2003年3月に行われた「憲法制定のための国民投票」と、その後の連邦(2004年3月)および二度の地方(2003年10月、2004年8月)大統領「選挙」、一連の連邦議会選挙(2003年12月)に続いて、チェチェン人は投票能力を証明するために再び選挙箱の前に呼び出されたというわけだ。
(今回の)日曜日の選挙と以前のこうした選挙の間に殆ど違いはないだろう。投票した人間は(今回の方が)いくらかは多かったのかもしれないが、いずれにせよ公式に発表された投票率は実態とあまりにかけ離れている。こんな日には、不用意に外に出かけるよりも、家にいる方がましだと思うのは当然のことである。テロリストに襲撃される可能性も馬鹿にならないし、まして選挙の結果もあらかじめ解りきっているのだから。そう、選挙に行く必要など、どこにもないのだ。
例のごとく、連邦軍の兵士や国家公務員たちは投票しないわけにはいかなかったが、残りの大半の人々は、ただ家にいた。こうした選挙とは一体全体何なのだろうか?政治的にも社会的にも殆ど意味のないイベントが、なぜこれほど注目されなければならないのだろう?チェチェンにおける議会の役割を誰も知らないのだろうか?それが、隣国のダゲスタンやイングーシ共和国と同じであるとすれば、答えは「何一つない」というのが正解だ。
チェチェン人にとっては、どの政党が勝っても同じだったのだ。彼らは、勝利した親クレムリン政党が唱えていた(はずの)政治的主張を(選挙に先立って)聞かされることさえなかった。それは投票したロシア人にしても同様である。こうした政党は結局のところ、何らの政治的意見を代弁するものですらないのだから。
では、なぜ私たちは選挙「ごっこ」に参加し、チェチェンにおける議会「選挙」が果たして民主的なものであったか、共和国の正常化に向けての新たな第一歩となり得たか、などということを真面目に考える振りをしなければならないのだろうか?答えはこうだ。私たちはそう教えられているから。私たちは、チェチェンはロシア連邦内で自由な議会選挙が行われたことのない最後の地域であると繰り返し教え込まれてきたから。あたかも選挙で選ばれた議会が究極の安全保障となり、今日のロシアの繁栄につながっていくとでもいうように。

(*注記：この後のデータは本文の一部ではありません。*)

`src/rtl/pipeline_hazard_ctrl.sv`:
```
// Stall/flush controller for a 5-stage pipeline without forwarding. A destination-register
// scoreboard mirrors EX/MEM/WB; the ID/EX enable is tied high outside, so stalls are bubbles.
module pipeline_hazard_ctrl #(
    parameter bit          WB_BYPASS = 1'b1,
    parameter int unsigned CNT_W     = 16
) (
    input  logic             clk_HAZ,
    input  logic             rst_HAZ,
    input  logic             valid_ID,
    input  logic [4:0]       rs1_addr_ID,
    input  logic             rs1_used_ID,
    input  logic [4:0]       rs2_addr_ID,
    input  logic             rs2_used_ID,
    input  logic [4:0]       rd_addr_ID,
    input  logic             RegWrite_ID,
    input  logic             redirect_EX,
    output logic             en_PC,
    output logic             en_IFID,
    output logic             NOP_IFID,
    output logic             NOP_IDEX,
    output logic [CNT_W-1:0] stall_cnt,
    output logic [CNT_W-1:0] flush_cnt
);

    localparam logic [CNT_W-1:0] CntMax = {CNT_W{1'b1}};

    logic             ex_v_q, ex_v_d, mem_v_q, mem_v_d, wb_v_q, wb_v_d;
    logic [4:0]       ex_rd_q, ex_rd_d, mem_rd_q, mem_rd_d, wb_rd_q, wb_rd_d;
    logic [CNT_W-1:0] stall_cnt_q, stall_cnt_d, flush_cnt_q, flush_cnt_d;
    logic             rs1_match, rs2_match, hazard, issue;

    // With WB_BYPASS the register file writes before it reads, so WB never conflicts.
    always_comb begin
        rs1_match = (ex_v_q && (ex_rd_q == rs1_addr_ID)) ||
                    (mem_v_q && (mem_rd_q == rs1_addr_ID)) ||
                    (!WB_BYPASS && wb_v_q && (wb_rd_q == rs1_addr_ID));
        rs2_match = (ex_v_q && (ex_rd_q == rs2_addr_ID)) ||
                    (mem_v_q && (mem_rd_q == rs2_addr_ID)) ||
                    (!WB_BYPASS && wb_v_q && (wb_rd_q == rs2_addr_ID));
        hazard    = valid_ID &&
                    ((rs1_used_ID && (rs1_addr_ID != 5'd0) && rs1_match) ||
                     (rs2_used_ID && (rs2_addr_ID != 5'd0) && rs2_match));
        issue     = valid_ID && !hazard && !redirect_EX;
    end

    always_comb begin
        en_PC    = 1'b1;
        en_IFID  = 1'b1;
        NOP_IFID = 1'b0;
        NOP_IDEX = 1'b0;
        if (redirect_EX) begin
            NOP_IFID = 1'b1;
            NOP_IDEX = 1'b1;
        end else if (hazard) begin
            en_PC    = 1'b0;
            en_IFID  = 1'b0;
            NOP_IDEX = 1'b1;
        end
    end

    always_comb begin
        ex_v_d   = 1'b0;
        ex_rd_d  = 5'd0;
        if (issue) begin
            ex_v_d  = RegWrite_ID && (rd_addr_ID != 5'd0);
            ex_rd_d = rd_addr_ID;
        end
        mem_v_d  = ex_v_q;
        mem_rd_d = ex_rd_q;
        wb_v_d   = mem_v_q;
        wb_rd_d  = mem_rd_q;

        stall_cnt_d = stall_cnt_q;
        flush_cnt_d = flush_cnt_q;
        if (hazard && !redirect_EX && (stall_cnt_q != CntMax)) begin
            stall_cnt_d = stall_cnt_q + CNT_W'(1);
        end
        if (redirect_EX && (flush_cnt_q != CntMax)) begin
            flush_cnt_d = flush_cnt_q + CNT_W'(1);
        end
    end

    always_ff @(posedge clk_HAZ or posedge rst_HAZ) begin
        if (rst_HAZ) begin
            ex_v_q      <= 1'b0;
            ex_rd_q     <= 5'd0;
            mem_v_q     <= 1'b0;
            mem_rd_q    <= 5'd0;
            wb_v_q      <= 1'b0;
            wb_rd_q     <= 5'd0;
            stall_cnt_q <= '0;
            flush_cnt_q <= '0;
        end else begin
            ex_v_q      <= ex_v_d;
            ex_rd_q     <= ex_rd_d;
            mem_v_q     <= mem_v_d;
            mem_rd_q    <= mem_rd_d;
            wb_v_q      <= wb_v_d;
            wb_rd_q     <= wb_rd_d;
            stall_cnt_q <= stall_cnt_d;
            flush_cnt_q <= flush_cnt_d;
        end
    end

    assign stall_cnt = stall_cnt_q;
    assign flush_cnt = flush_cnt_q;

endmodule

```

(選挙の)真の結果と実際の投票率がチェチェンに生きる人々にとってどうあれ−私たちはいずれにせよそれを知ることはできない−、先日の投票はまったく意味のないものであった。(今回の)選挙は、チェチェンの一般情勢にも、ごく普通の暮らしを渇望している100万人以上の人々の生活にも、何ら影響を与えることはないだろう。「選挙」がもたらすであろう最大の変化は、58名の議員−そのすべてが(チェチェン)「第一副首相」ラマザン・カディーロフの子分である−に家族予算が割り当てられるようになることであろう。そしてカディーロフは確実に定期的なリベートを受け取ることになるだろう。とはいえ、これはすでに慣習として今も行われているのだが。
私たちに注意を払わせるというただそれだけの目的のために行われたイベントに乗せられて、これ以上こうした政治茶番劇に参加してはならない。それを止めることは、礼儀にも尊厳にも適ったことである。そう、この日曜日には、チェチェンで何ひとつ特別なことは起こらなかったのだ。